I have a large dataset in parquet format (~1TB in size) that is partitioned into 2 hierarchies: CLASS and DATE
There are only 7 classes. But the Date is ever increasing from 2020-01-01 onwards.
My data is partitioned by CLASS first and then DATE
So something like:
CLASS1---DATE 1
---DATE 2
--- .
--- .
--- .
---DATE N
CLASS2---DATE 1
---DATE 2
--- .
--- .
--- .
---DATE N
I load my data by CLASS in a for-loop. If I load the entire parquet file, YARN kills the job since it overloads the memory instances. But I load all the days since I am doing a percentile calculation in my modeling. This method takes about 23hrs to complete.
However, if I repartition such that I only have the CLASS partition, the job takes about 10hrs.
Does having too many sub-partitions slow down the spark executor jobs?
I keep the partition hierarchy as CLASS -> DATE only because I need to append new data by DATE every day.
If having only 1 partition is more efficient, then I would have to repartition to just the CLASS partition every day after loading new data.
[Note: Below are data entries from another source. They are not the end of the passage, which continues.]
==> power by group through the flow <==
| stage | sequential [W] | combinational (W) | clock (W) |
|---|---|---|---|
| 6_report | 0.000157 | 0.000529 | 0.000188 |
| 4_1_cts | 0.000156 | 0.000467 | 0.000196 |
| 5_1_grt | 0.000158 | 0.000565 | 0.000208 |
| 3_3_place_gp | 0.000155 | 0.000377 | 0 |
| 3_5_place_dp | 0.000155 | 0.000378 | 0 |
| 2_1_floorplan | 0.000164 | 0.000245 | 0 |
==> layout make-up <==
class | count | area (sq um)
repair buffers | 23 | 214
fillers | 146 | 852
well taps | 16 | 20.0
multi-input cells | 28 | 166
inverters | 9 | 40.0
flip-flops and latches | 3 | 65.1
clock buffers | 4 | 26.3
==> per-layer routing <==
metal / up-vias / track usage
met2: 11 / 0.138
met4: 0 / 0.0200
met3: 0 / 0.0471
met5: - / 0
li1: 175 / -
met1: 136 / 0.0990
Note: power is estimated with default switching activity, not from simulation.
<file path="src/rtl/ddo_pkg.sv">
package ddo_pkg;

  localparam int TRIG_ITERATIONS_DEF = 24;
  localparam int POS_FRAC_BITS_DEF   = 16;

  // command kinds carried in the input tuser
  localparam logic [1:0] CMD_SAMPLE = 2'd0;
  localparam logic [1:0] CMD_CLEAR  = 2'd1;
  localparam logic [1:0] CMD_INIT   = 2'd2;

  // register reset values
  localparam logic [31:0] DIST_PER_COUNT_RST     = 32'd429497;
  localparam logic [23:0] INV_WHEEL_BASE_RST     = 24'd218453;
  localparam logic [28:0] STRAIGHT_THRESHOLD_RST = 29'd536871;

  // angles in Q3.29
  localparam logic signed [34:0] PI_Q29      = 35'sd1686629713;
  localparam logic signed [34:0] HALF_PI_Q29 = 35'sd843314857;
  localparam logic signed [34:0] TWO_PI_Q29  = 35'sd3373259426;
  localparam logic signed [31:0] CORDIC_GAIN = 32'sh26DD3B6A;

  // datapath operations
  localparam logic [4:0] OP_NONE   = 5'd0;
  localparam logic [4:0] OP_CLEAR  = 5'd1;
  localparam logic [4:0] OP_INIT   = 5'd2;
  localparam logic [4:0] OP_DELTA  = 5'd3;
  localparam logic [4:0] OP_MUL_L  = 5'd4;
  localparam logic [4:0] OP_MUL_R  = 5'd5;
  localparam logic [4:0] OP_DIST_R = 5'd6;
  localparam logic [4:0] OP_PREP   = 5'd7;
  localparam logic [4:0] OP_HLO    = 5'd8;
  localparam logic [4:0] OP_HHI    = 5'd9;
  localparam logic [4:0] OP_HSUM   = 5'd10;
  localparam logic [4:0] OP_WFIN   = 5'd11;
  localparam logic [4:0] OP_T0_GO  = 5'd12;
  localparam logic [4:0] OP_T0_CAP = 5'd13;
  localparam logic [4:0] OP_T1_GO  = 5'd14;
  localparam logic [4:0] OP_T1_CAP = 5'd15;
  localparam logic [4:0] OP_MUL_NX = 5'd16;
  localparam logic [4:0] OP_MUL_NY = 5'd17;
  localparam logic [4:0] OP_NY_CAP = 5'd18;
  localparam logic [4:0] OP_DX_GO  = 5'd19;
  localparam logic [4:0] OP_DX_CAP = 5'd20;
  localparam logic [4:0] OP_DY_GO  = 5'd21;
  localparam logic [4:0] OP_DY_CAP = 5'd22;
  localparam logic [4:0] OP_MUL_SX = 5'd23;
  localparam logic [4:0] OP_MUL_SY = 5'd24;
  localparam logic [4:0] OP_SY_CAP = 5'd25;
  localparam logic [4:0] OP_OUT    = 5'd26;

  typedef struct packed {
    logic       load;
    logic [4:0] op;
  } ddo_cmd_t;

  typedef struct packed {
    logic [1:0] kind;
    logic       dt_pos;
    logic       arc;
    logic       trig_done;
    logic       div_done;
  } ddo_stat_t;

  function automatic logic signed [31:0] atan_q30(input logic [4:0] i);
    logic signed [31:0] r;
    case (i)
      5'd0:  r = 32'sh3243F6A8;
      5'd1:  r = 32'sh1DAC6705;
      5'd2:  r = 32'sh0FADBAFC;
      5'd3:  r = 32'sh07F56EA6;
      5'd4:  r = 32'sh03FEAB76;
      5'd5:  r = 32'sh01FFD55B;
      5'd6:  r = 32'sh00FFFAAA;
      5'd7:  r = 32'sh007FFF55;
      5'd8:  r = 32'sh003FFFEA;
      5'd9:  r = 32'sh001FFFFD;
      5'd10: r = 32'sh000FFFFF;
      5'd11: r = 32'sh0007FFFF;
      5'd12: r = 32'sh0003FFFF;
      5'd13: r = 32'sh0001FFFF;
      5'd14: r = 32'sh0000FFFF;
      5'd15: r = 32'sh00007FFF;
      5'd16: r = 32'sh00003FFF;
      5'd17: r = 32'sh00001FFF;
      5'd18: r = 32'sh00000FFF;
      5'd19: r = 32'sh000007FF;
      5'd20: r = 32'sh000003FF;
      5'd21: r = 32'sh000001FF;
      5'd22: r = 32'sh000000FF;
      5'd23: r = 32'sh0000007F;
      5'd24: r = 32'sh0000003F;
      5'd25: r = 32'sh0000001F;
      5'd26: r = 32'sh0000000F;
      5'd27: r = 32'sh00000008;
      5'd28: r = 32'sh00000004;
      5'd29: r = 32'sh00000002;
      5'd30: r = 32'sh00000001;
      default: r = 32'sh00000000;
    endcase
    return r;
  endfunction

  function automatic logic signed [31:0] sat32(input logic signed [63:0] a);
    logic signed [31:0] r;
    if (a > 64'sd2147483647) r = 32'sh7FFFFFFF;
    else if (a < -64'sd2147483648) r = 32'sh80000000;
    else r = a[31:0];
    return r;
  endfunction

  // argument stays within one turn beyond [-pi, pi) on either side
  function automatic logic signed [31:0] wrap_angle(input logic signed [34:0] a);
    logic signed [34:0] m;
    m = a + PI_Q29;
    if (m < 0) m = m + TWO_PI_Q29;
    else if (m >= TWO_PI_Q29) m = m - TWO_PI_Q29;
    m = m - PI_Q29;
    return m[31:0];
  endfunction

endpackage

</file>
<file path="src/rtl/ddo_ctrl.sv">
module ddo_ctrl import ddo_pkg::*; (
  input  logic      clk,
  input  logic      rst,
  input  logic      in_valid,
  output logic      in_ready,
  output logic      out_valid,
  input  logic      out_ready,
  input  ddo_stat_t stat,
  output ddo_cmd_t  cmd
);

  localparam logic [4:0] S_IDLE    = 5'd0;
  localparam logic [4:0] S_DECODE  = 5'd1;
  localparam logic [4:0] S_CHECK   = 5'd2;
  localparam logic [4:0] S_MUL_L   = 5'd3;
  localparam logic [4:0] S_MUL_R   = 5'd4;
  localparam logic [4:0] S_DIST_R  = 5'd5;
  localparam logic [4:0] S_PREP    = 5'd6;
  localparam logic [4:0] S_HLO     = 5'd7;
  localparam logic [4:0] S_HHI     = 5'd8;
  localparam logic [4:0] S_HSUM    = 5'd9;
  localparam logic [4:0] S_WFIN    = 5'd10;
  localparam logic [4:0] S_T0_GO   = 5'd11;
  localparam logic [4:0] S_T0_WAIT = 5'd12;
  localparam logic [4:0] S_T1_GO   = 5'd13;
  localparam logic [4:0] S_T1_WAIT = 5'd14;
  localparam logic [4:0] S_MUL_NX  = 5'd15;
  localparam logic [4:0] S_MUL_NY  = 5'd16;
  localparam logic [4:0] S_NY_CAP  = 5'd17;
  localparam logic [4:0] S_DX_GO   = 5'd18;
  localparam logic [4:0] S_DX_WAIT = 5'd19;
  localparam logic [4:0] S_DY_GO   = 5'd20;
  localparam logic [4:0] S_DY_WAIT = 5'd21;
  localparam logic [4:0] S_MUL_SX  = 5'd22;
  localparam logic [4:0] S_MUL_SY  = 5'd23;
  localparam logic [4:0] S_SY_CAP  = 5'd24;
  localparam logic [4:0] S_OUT     = 5'd25;

  logic [4:0] state, state_next;
  logic       out_free;

  assign out_free = !out_valid || out_ready;
  assign in_ready = (state == S_IDLE);

  always_comb begin
    state_next = state;
    cmd.load   = 1'b0;
    cmd.op     = OP_NONE;
    case (state)
      S_IDLE: begin
        cmd.load = in_valid;
        if (in_valid) state_next = S_DECODE;
      end
      S_DECODE: begin
        state_next = S_OUT;
        case (stat.kind)
          CMD_SAMPLE: begin
            cmd.op     = OP_DELTA;
            state_next = S_CHECK;
          end
          CMD_CLEAR: cmd.op = OP_CLEAR;
          CMD_INIT:  cmd.op = OP_INIT;
          default:   cmd.op = OP_NONE;
        endcase
      end
      S_CHECK:  state_next = stat.dt_pos ? S_MUL_L : S_OUT;
      S_MUL_L:  begin cmd.op = OP_MUL_L;  state_next = S_MUL_R;  end
      S_MUL_R:  begin cmd.op = OP_MUL_R;  state_next = S_DIST_R; end
      S_DIST_R: begin cmd.op = OP_DIST_R; state_next = S_PREP;   end
      S_PREP:   begin cmd.op = OP_PREP;   state_next = S_HLO;    end
      S_HLO:    begin cmd.op = OP_HLO;    state_next = S_HHI;    end
      S_HHI:    begin cmd.op = OP_HHI;    state_next = S_HSUM;   end
      S_HSUM:   begin cmd.op = OP_HSUM;   state_next = S_WFIN;   end
      S_WFIN:   begin cmd.op = OP_WFIN;   state_next = S_T0_GO;  end
      S_T0_GO:  begin cmd.op = OP_T0_GO;  state_next = S_T0_WAIT; end
      S_T0_WAIT: begin
        if (stat.trig_done) begin
          cmd.op     = OP_T0_CAP;
          state_next = stat.arc ? S_T1_GO : S_MUL_SX;
        end
      end
      S_T1_GO: begin cmd.op = OP_T1_GO; state_next = S_T1_WAIT; end
      S_T1_WAIT: begin
        if (stat.trig_done) begin
          cmd.op     = OP_T1_CAP;
          state_next = S_MUL_NX;
        end
      end
      S_MUL_NX: begin cmd.op = OP_MUL_NX; state_next = S_MUL_NY; end
      S_MUL_NY: begin cmd.op = OP_MUL_NY; state_next = S_NY_CAP; end
      S_NY_CAP: begin cmd.op = OP_NY_CAP; state_next = S_DX_GO;  end
      S_DX_GO:  begin cmd.op = OP_DX_GO;  state_next = S_DX_WAIT; end
      S_DX_WAIT: begin
        if (stat.div_done) begin
          cmd.op     = OP_DX_CAP;
          state_next = S_DY_GO;
        end
      end
      S_DY_GO: begin cmd.op = OP_DY_GO; state_next = S_DY_WAIT; end
      S_DY_WAIT: begin
        if (stat.div_done) begin
          cmd.op     = OP_DY_CAP;
          state_next = S_OUT;
        end
      end
      S_MUL_SX: begin cmd.op = OP_MUL_SX; state_next = S_MUL_SY; end
      S_MUL_SY: begin cmd.op = OP_MUL_SY; state_next = S_SY_CAP; end
      S_SY_CAP: begin cmd.op = OP_SY_CAP; state_next = S_OUT;    end
      S_OUT: begin
        if (out_free) begin
          cmd.op     = OP_OUT;
          state_next = S_IDLE;
        end
      end
      default: state_next = S_IDLE;
    endcase
  end

  always_ff @(posedge clk) begin
    if (rst) begin
      state     <= S_IDLE;
      out_valid <= 1'b0;
    end else begin
      state <= state_next;
      if (state == S_OUT && out_free) out_valid <= 1'b1;
      else if (out_ready) out_valid <= 1'b0;
    end
  end

  a_accept_decode: assert property (@(posedge clk) disable iff (rst)
    in_valid && in_ready |=> state == S_DECODE)
    else $error("accepted item did not reach decode");

  a_trig_done_wait: assert property (@(posedge clk) disable iff (rst)
    stat.trig_done |-> (state == S_T0_WAIT || state == S_T1_WAIT))
    else $error("trig unit finished outside a wait state");

  a_div_done_wait: assert property (@(posedge clk) disable iff (rst)
    stat.div_done |-> (state == S_DX_WAIT || state == S_DY_WAIT))
    else $error("divider finished outside a wait state");

  a_out_from_out: assert property (@(posedge clk) disable iff (rst)
    $rose(out_valid) |-> $past(state) == S_OUT)
    else $error("result raised outside the output state");

endmodule

</file>
==> config.mk <==
export PLATFORM = sky130hd
export DESIGN_NAME = pbtc_ctrl
export DESIGN_NICKNAME = d
export VERILOG_FILES = /design/src/hdl/pbtc_pkg.sv /design/src/hdl/pbtc_ctrl.sv
export SDC_FILE = /design/constraint.sdc
export NUM_CORES = 1
export LEC_CHECK = 0
export BUFFER_PORTS_ARGS = -buffer_cell sky130_fd_sc_hd__buf_2
export CORE_MARGIN = 10
export CORE_UTILIZATION = 45
export DETAILED_ROUTE_END_ITERATION = 8
export PLACE_DENSITY = 0.79
export SYNTH_ARGS = -nofsm -noshare
export SYNTH_HDL_FRONTEND = slang
export SYNTH_SLANG_ARGS = --single-unit
export TNS_END_PERCENT = 100
==> constraint.sdc <==
create_clock -name clk -period 2.2 [get_ports clk]
set_input_delay 0.33 -clock clk [delete_from_list [all_inputs] [get_ports clk]]
set_output_delay 0.33 -clock clk [all_outputs]
set_load 0.02 [all_outputs]
==> src/hdl/pbtc_pkg.sv <==
`timescale 1ns / 1ps

package pbtc_pkg;

    localparam logic [1:0] OP_BEGIN = 2'd0;
    localparam logic [1:0] OP_END   = 2'd1;
    localparam logic [1:0] OP_FRAME = 2'd2;

    localparam logic [2:0] ST_OK          = 3'd0;
    localparam logic [2:0] ST_STACK_FULL  = 3'd1;
    localparam logic [2:0] ST_STACK_EMPTY = 3'd2;
    localparam logic [2:0] ST_TABLE_FULL  = 3'd3;
    localparam logic [2:0] ST_ZERO_ID     = 3'd4;

    localparam logic KIND_ACK    = 1'b0;
    localparam logic KIND_RECORD = 1'b1;

    typedef struct packed {
        logic [1:0]  operation;
        logic [63:0] event_clock;
        logic [31:0] region_id;
    } pbtc_in_t;

    typedef struct packed {
        logic        result_kind;
        logic [2:0]  status;
        logic [63:0] frame_begin_clock;
        logic [63:0] frame_end_clock;
        logic        record_valid;
        logic [31:0] record_region;
        logic [31:0] call_count;
        logic [63:0] clock_sum;
        logic        last;
    } pbtc_out_t;

    typedef enum logic [3:0] {
        S_CLEAR,
        S_IDLE,
        S_DECODE,
        S_MOD,
        S_POP,
        S_TAG_RD,
        S_TAG_CMP,
        S_REC_UPD,
        S_ACK,
        S_FL_RD,
        S_FL_EMIT,
        S_EMPTY
    } pbtc_state_t;

    typedef enum logic [1:0] {
        EMIT_ACK,
        EMIT_REC,
        EMIT_EMPTY
    } pbtc_emit_t;

    typedef struct packed {
        logic       load_in;
        logic       mod_start;
        logic       push;
        logic       stack_rd;
        logic       slot_init;
        logic       tag_rd;
        logic       slot_step;
        logic       tag_new;
        logic       rec_rd;
        logic       rec_upd;
        logic       fl_init;
        logic       fl_rd;
        logic       fl_step;
        logic       emit;
        pbtc_emit_t emit_sel;
        logic [2:0] ack_status;
        logic       clr_init;
        logic       clr_step;
    } pbtc_cmd_t;

    typedef struct packed {
        logic [1:0] op;
        logic       id_zero;
        logic       stack_full;
        logic       stack_empty;
        logic       mod_done;
        logic       tag_empty;
        logic       tag_match;
        logic       table_full;
        logic       probe_last;
        logic       rec_none;
        logic       fl_last;
        logic       clr_last;
        logic       out_free;
    } pbtc_stat_t;

endpackage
Could someone explain why having a single partition works faster? And if so, what would be the best method to partition the data on a daily basis by appending and without repartitioning the entire dataset?
Thank You
EDIT:
I use the for loop on the file structure to loop by CLASS partition like so:
fs = s3fs.S3FileSystem(anon=False)
inpath="s3://bucket/file.parquet/"
Dirs= fs.ls(inpath)
for paths in Dirs:
customPath='s3://' + uvapath + '/'
class=uvapath.split('=')[1]
df=spark.read.parquet(customPath)
outpath="s3://bucket/Output_" + class + ".parquet"
#Perform calculations
df.write.mode('overwrite').parquet(outpath)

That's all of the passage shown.